-------- RECORDS SUPPLIED
<file path="config.mk">
export PLATFORM = sky130hd
export DESIGN_NAME = fifo_burst_reader
export DESIGN_NICKNAME = d
export VERILOG_FILES = /design/src/rtl/fifo_burst_reader.sv
export SDC_FILE = /design/constraint.sdc
export NUM_CORES = 1
export LEC_CHECK = 0
export ABC_AREA = 0
export BUFFER_PORTS_ARGS = -buffer_cell sky130_fd_sc_hd__buf_2
export CORE_AREA = 3 3 73 75
export DETAILED_ROUTE_END_ITERATION = 8
export DIE_AREA = 0 0 76 78
export GPL_ROUTABILITY_DRIVEN = 0
export PLACE_DENSITY = 0.55
export REMOVE_ABC_BUFFERS = 1
export SYNTH_ARGS = -nofsm -noshare
export SYNTH_HDL_FRONTEND = slang
export SYNTH_SLANG_ARGS = --single-unit
</file>
<file path="constraint.sdc">
create_clock -name clk -period 4.4 [get_ports clk]
set_input_delay 0.44 -clock clk [delete_from_list [all_inputs] [get_ports clk]]
set_output_delay 0.44 -clock clk [all_outputs]
set_load 0.02 [all_outputs]
</file>
<file path="src/rtl/fifo_burst_reader.sv">
// fifo_burst_reader
// Pop-side controller for the single-port line FIFO feeding the convolution
// window loader. A start command pops burst_len words. The writer gets the
// FIFO port whenever it raises push_req. Popped words reach a valid/ready
// stream through a 2-entry output buffer.
//
// Ports:
//   clk, reset (async, active-low)
//   start, burst_len       burst command, sampled only in IDLE
//   push_req               writer owns the FIFO port this cycle (priority)
//   fifo_en, fifo_push_pop FIFO port controls (push_pop always 0 = pop)
//   fifo_data, fifo_empty  FIFO read data (valid in pop cycle) and empty flag
//   out_valid/out_ready/out_data  output stream, head of 2-entry buffer
//   busy                   state != IDLE
//   done                   one-cycle pulse in the DONE state
//   stall_cnt              FETCH cycles spent waiting on an empty FIFO
//
// Optional feature: define FIFO_RD_STALL_CNT_EN to build the stall counter.
// When it is undefined, stall_cnt is tied to zero.
module fifo_burst_reader #(
  parameter int DATA_WIDTH = 8,
  parameter int CNT_WIDTH  = 4
) (
  input  logic                  clk,
  input  logic                  reset,
  input  logic                  start,
  input  logic [CNT_WIDTH-1:0]  burst_len,
  input  logic                  push_req,
  output logic                  fifo_en,
  output logic                  fifo_push_pop,
  input  logic [DATA_WIDTH-1:0] fifo_data,
  input  logic                  fifo_empty,
  output logic                  out_valid,
  input  logic                  out_ready,
  output logic [DATA_WIDTH-1:0] out_data,
  output logic                  busy,
  output logic                  done,
  output logic [15:0]           stall_cnt
);

  typedef enum logic [1:0] {IDLE, FETCH, FLUSH, DONE} state_e;

  state_e                state_q, state_d;
  logic [CNT_WIDTH-1:0]  remaining_q, remaining_d;
  logic [1:0]            occ_q, occ_d;
  logic [DATA_WIDTH-1:0] buf0_q, buf0_d;  // head entry
  logic [DATA_WIDTH-1:0] buf1_q, buf1_d;
  logic                  pop;
  logic                  consume;
  logic                  start_acc;

  // out_ready reaches the pop decision only through the registered occupancy.
  always_comb begin
    pop     = (state_q == FETCH) && (remaining_q != '0) && !fifo_empty &&
              !push_req && (occ_q != 2'd2);
    consume = (occ_q != 2'd0) && out_ready;
  end

  always_comb begin
    state_d     = state_q;
    remaining_d = remaining_q;
    start_acc   = 1'b0;
    unique case (state_q)
      IDLE: begin
        if (start) begin
          start_acc   = 1'b1;
          remaining_d = burst_len;
          state_d     = (burst_len != '0) ? FETCH : DONE;
        end
      end
      FETCH: begin
        if (pop) remaining_d = remaining_q - 1'b1;
        // Leave at the same edge as the final pop.
        if (remaining_d == '0) state_d = FLUSH;
      end
      FLUSH: begin
        if (occ_q == 2'd0) state_d = DONE;
      end
      DONE:    state_d = IDLE;
      default: state_d = IDLE;
    endcase
  end

  // Shift-style buffer: the head always lives in buf0.
  // Pop and consume together only happen at occ=1, so the new word becomes the head.
  always_comb begin
    occ_d  = occ_q;
    buf0_d = buf0_q;
    buf1_d = buf1_q;
    unique case ({pop, consume})
      2'b10: begin
        if (occ_q == 2'd0) buf0_d = fifo_data;
        else               buf1_d = fifo_data;
        occ_d = occ_q + 2'd1;
      end
      2'b01: begin
        buf0_d = buf1_q;
        occ_d  = occ_q - 2'd1;
      end
      2'b11: begin
        buf0_d = fifo_data;
      end
      default: ;
    endcase
  end

  always_ff @(posedge clk or negedge reset) begin
    if (!reset) begin
      state_q     <= IDLE;
      remaining_q <= '0;
      occ_q       <= '0;
      buf0_q      <= '0;
      buf1_q      <= '0;
    end else begin
      state_q     <= state_d;
      remaining_q <= remaining_d;
      occ_q       <= occ_d;
      buf0_q      <= buf0_d;
      buf1_q      <= buf1_d;
    end
  end

`ifdef FIFO_RD_STALL_CNT_EN
  logic [15:0] stall_q, stall_d;

  always_comb begin
    stall_d = stall_q;
    if (start_acc)
      stall_d = '0;
    else if ((state_q == FETCH) && (remaining_q != '0) && fifo_empty && (stall_q != '1))
      stall_d = stall_q + 16'd1;
  end

  always_ff @(posedge clk or negedge reset) begin
    if (!reset) stall_q <= '0;
    else        stall_q <= stall_d;
  end

  assign stall_cnt = stall_q;
`else
  assign stall_cnt = '0;
`endif

  assign fifo_en       = pop;
  assign fifo_push_pop = 1'b0;
  assign out_valid     = (occ_q != 2'd0);
  assign out_data      = buf0_q;
  assign busy          = (state_q != IDLE);
  assign done          = (state_q == DONE);

endmodule

</file>
; ---- After elaboration in Yosys (flattened, before gate mapping)
; Index checks and enable logic that the tools add are counted.
; Widths: inputs -> output; s select.
[word_totals]
rom_bits = 0
mem_bits_rw = 0
memories = 0
register_bits = 24
out_inout_bits = 29
latch_bits = 0
in_bits = 18
[classes]
bitwise_logic = 1
multipliers = 0
addsub = 3
reduce_logical = 21
eq_ne = 11
muxes = 12
div_mod_pow = 0
shifts = 0
n_lt_le_gt_ge = 0
[op_table]
columns = operator, n
row1 = $pmux 8 s3, 1
row2 = $mux 4, 3
row3 = $eq 2x2->1 const B, 4
row4 = $mux 2, 4
row5 = $mux 8, 1
row6 = $ne 2x2->1 const B, 4
row7 = $pmux 2 s4, 1
row8 = $pmux 4 s2, 1
row9 = $reduce_bool 2->1, 4
row10 = $reduce_bool 4->1, 2
row11 = $reduce_and 2->1, 3
row12 = $logic_and 1x1->1, 5
row13 = $eq 2x1->1 const B, 2
row14 = $logic_not 2->1, 2
row15 = $logic_not 4->1, 1
row16 = $pmux 2 s2, 1
row17 = $sub 4x1->4 const B, 1
row18 = $reduce_and 3->1, 1
row19 = $reduce_bool 3->1, 1
row20 = $add 2x1->2 const B, 1
row21 = $logic_not 1->1, 2
row22 = $ne 2x1->1 const B, 1
row23 = $sub 2x1->2 const B, 1
row24 = $not 1->1, 1

; ---- Logic depth before layout (Yosys ltp)
; Gate-level depths: netlist of run 1.
[depth]
depth_word = 10
ltp_mapped = 10

; ---- Worst setup path after synthesis of run 1
; No wires, ideal clock.
[synth_timing]
path_kind = register -> register
from = register remaining_q[0]
to = register occ_q[1]
t_arrival_ns = 2.542
stages_incl_launch_ff = 11
path_buffers = 1
t_required_ns = 4.321
setup_ns = 0.079
synth_period_minus_slack_ns = 2.621
slack_ns = 1.779
path_cell_list = dfrtp_1 > inv_1 > ha_1 > nor3b_1 > a2111oi_4 > inv_1 > ha_1 > clkbuf_1 > xnor2_1 > nor2_1 > xor2_1
[synth_between]
elab_chain_cells = 7
elab_cells_between_ends = 9
classes_between = eq/ne (2) / mux (1) / reduce/logical (6)
[synth_lines]
columns = item, line_no
row1 = "start, declared", 44  ; logic [CNT_WIDTH-1:0] remaining_q, remaining_d;
row2 = "start signal, assigned", 116  ; remaining_q <= remaining_d;
row3 = $reduce_bool 4->1 (*), 54  ; pop = (state_q == FETCH) && (remaining_q != '0) && !fifo_empty &&
row4 = $logic_and 1x1->1 (*) (3 in a row), 54
row5 = $logic_and 1x1->1 (*), 55  ; !push_req && (occ_q != 2'd2);
row6 = via fifo_en, 29  ; output logic fifo_en,
row7 = $eq 2x1->1 or $eq 2x2->1 (tied branches), 90  ; unique case ({pop, consume})
row8 = $pmux 2 s2 or $reduce_bool 2->1 (tied branches), n/a
row9 = "end signal, assigned", 111  ; occ_q <= '0;
row10 = "end signal, assigned", 117  ; occ_q <= occ_d;
row11 = "end, declared", 45  ; logic [1:0] occ_q, occ_d;
; The timed path passes the listed nets; every way through them passes the cells marked *.
; A chain may end at the register's enable or synchronous reset.

; ---- Worst setup path in the final report of run 1
[layout_timing]
from = register state_q[1]
to = register occ_q[1]
[layout_between]
elab_chain_cells = 7
elab_cells_between_ends = 9
classes_between = eq/ne (3) / mux (1) / reduce/logical (5)
[layout_lines]
columns = item, line_no
row1 = "start, declared", 43  ; state_e state_q, state_d;
row2 = "start signal, assigned", 115  ; state_q <= state_d;
row3 = $eq 2x1->1 (*), 54
row4 = $logic_and 1x1->1 (*) (3 in a row), 54
row5 = $logic_and 1x1->1 (*), 55
row6 = $eq 2x1->1 or $eq 2x2->1 (tied branches), 90
row7 = $pmux 2 s2 or $reduce_bool 2->1 (tied branches), n/a
; Every way passes the cells marked *; elsewhere a longest branch is shown, timed or not.

==> impl_metrics.csv, run 1 <==
group,metric,value,unit
routing,dr.pass1.iters,4,
layout,mostFrequentLayoutCells,"buf_2, dfrtp_1, conb_1",
power_and_ir_drop,powerDensity,694,mW/mm^2
layout,syn_to_final_growth,15.4,%
floorplanning,die_w,76,um
setup_path,setup.worst_path.class,"reg2reg",
routing,wl_per_cell,11.4,um
routing,post-route-drc-count,0,
synthesis,syn_area,0.00140,sq mm
placement,dp_hpwl,2.03,mm
clock_network,ctsRootBufferMaster,"clkbuf_8",
global_routing,grt_overflow,0,
clock_network,cts_tree,"yes",
synthesis,ys_ff_latch,24,
power_and_ir_drop,vdd_drop_max,370,uV
clock_network,h-tree-depth,1,
global_routing,grt_pass1_vias,959,
sta,layout_min_cycle_time,2760,ps
run,drv_cap,0,
clock_network,numClockSinks,24,
setup_path,path_max_fanout,11,
min_path,hold_class,"in2async",
sta,skew,2.97,ps
synthesis,post_synth_num_cell_types,29,
floorplanning,placementRows,25,
power_and_ir_drop,p_leak,0.775,nW
global_routing,grt.total_usage,9.35,%
clock_network,numCtsBuffers,3,
clock_network,ctsHoldBuffers,0,
synthesis,netlist_instances,136,
setup_path,cp_slowest_cell,"a2111oi_4",
setup_path,r2r-start,"state_q[1]",
clock_network,postCtsSetupRepairBufs,0,
global_routing,antenna_found_initial,0,
layout,post-route-util,34.3,%
global_routing,grt_pass1_wl,4.54,mm
floorplanning,coreArea,0.00472,sq mm
placement,numPortBuffers,29,
sta,slew_violations,0,
setup_path,critPathMaxStageDelay,610,ps
synthesis,avgSynthCellArea,10.3,sq um
global_routing,grt_start_max_net_pins,25,
sta,relSlewSlack,57.3,%
synthesis,seq_area_frac_synth,42.9,%
status,outcome,"complete, no violations",
setup_path,crit_buf_inv,2,
routing,drt_iter0_drc,59,
sta,grt_setup_unrepaired,"no",
sta,whs,147,ps
sta,setup_viol,0,
sta,fmax,363,MHz
clock_network,cts_resized,0,
sta,worst_slack,1640,ps
clock_network,cts.clk_slew.worst_paths,90,ps
synthesis,ys.warnings.count,0,
floorplanning,die_h,78,um
floorplanning,io_pins,47,
setup_path,worstSetupStartpoint,"state_q[1]",
layout,antennaDiodeCount,0,
setup_path,reg2reg_to,"occ_q[1]",
routing,ant_nets,0,
setup_path,endpoint_kind,"flip-flop",
setup_path,worstRegToRegCells,9,
floorplanning,dieArea,0.00593,sq mm
routing,vias,984,
sta,hold_violations,0,
clock_network,clock_path_buffers,2,
setup_path,crit_path_start_kind,"flip-flop",
floorplanning,initial_utilization,29.7,%
routing,wirelength,2.64,mm
sta,worstMarginPinSlew,641,ps
layout,nets,190,
placement,pre_cts_ws,1650,ps
setup_path,cp.arrival,2950,ps
sta,setup_tns,0,ps
sta,period_share,62.7,%
setup_path,crit_chain,"inv_1 > ha_1 > nand2b_1 > a2111oi_4 > inv_1 > ha_1 > xnor2_1 > nor2_1 > xor2_1",
setup_path,required,4600,ps
clock_network,clk-insertion-delay-late,270,ps
layout,layout_commonest_cell,"buf_2",
routing,avgViaCountPerCell,4.26,
setup_path,r2r_slack,1640,ps
setup_path,cp_top_family,"adder cells",
layout,drive_above_1_share,27.4,%
worst max-delay path by stage:
stage | to | slack [ps] | depth (start not counted)
final | occ_q[1] | 1640 | 9
after global routing | occ_q[1] | 1350 | 9
after CTS | occ_q[1] | 1600 | 9
after detailed placement | occ_q[1] | 1650 | 9
after global placement | occ_q[1] | 1730 | 9
after floorplan | occ_q[1] | 1810 | 9
flip-flops by register name, summed over array words and instances (netlist names):
signal and flops:
buf1_q 8, out_data 8, state_q 2, occ_q 2, remaining_q 4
----------------
[ABOUT THIS TASK] Respond with only the number of lines in the data that include the string "writer".

[WRITTEN RESPONSE] 2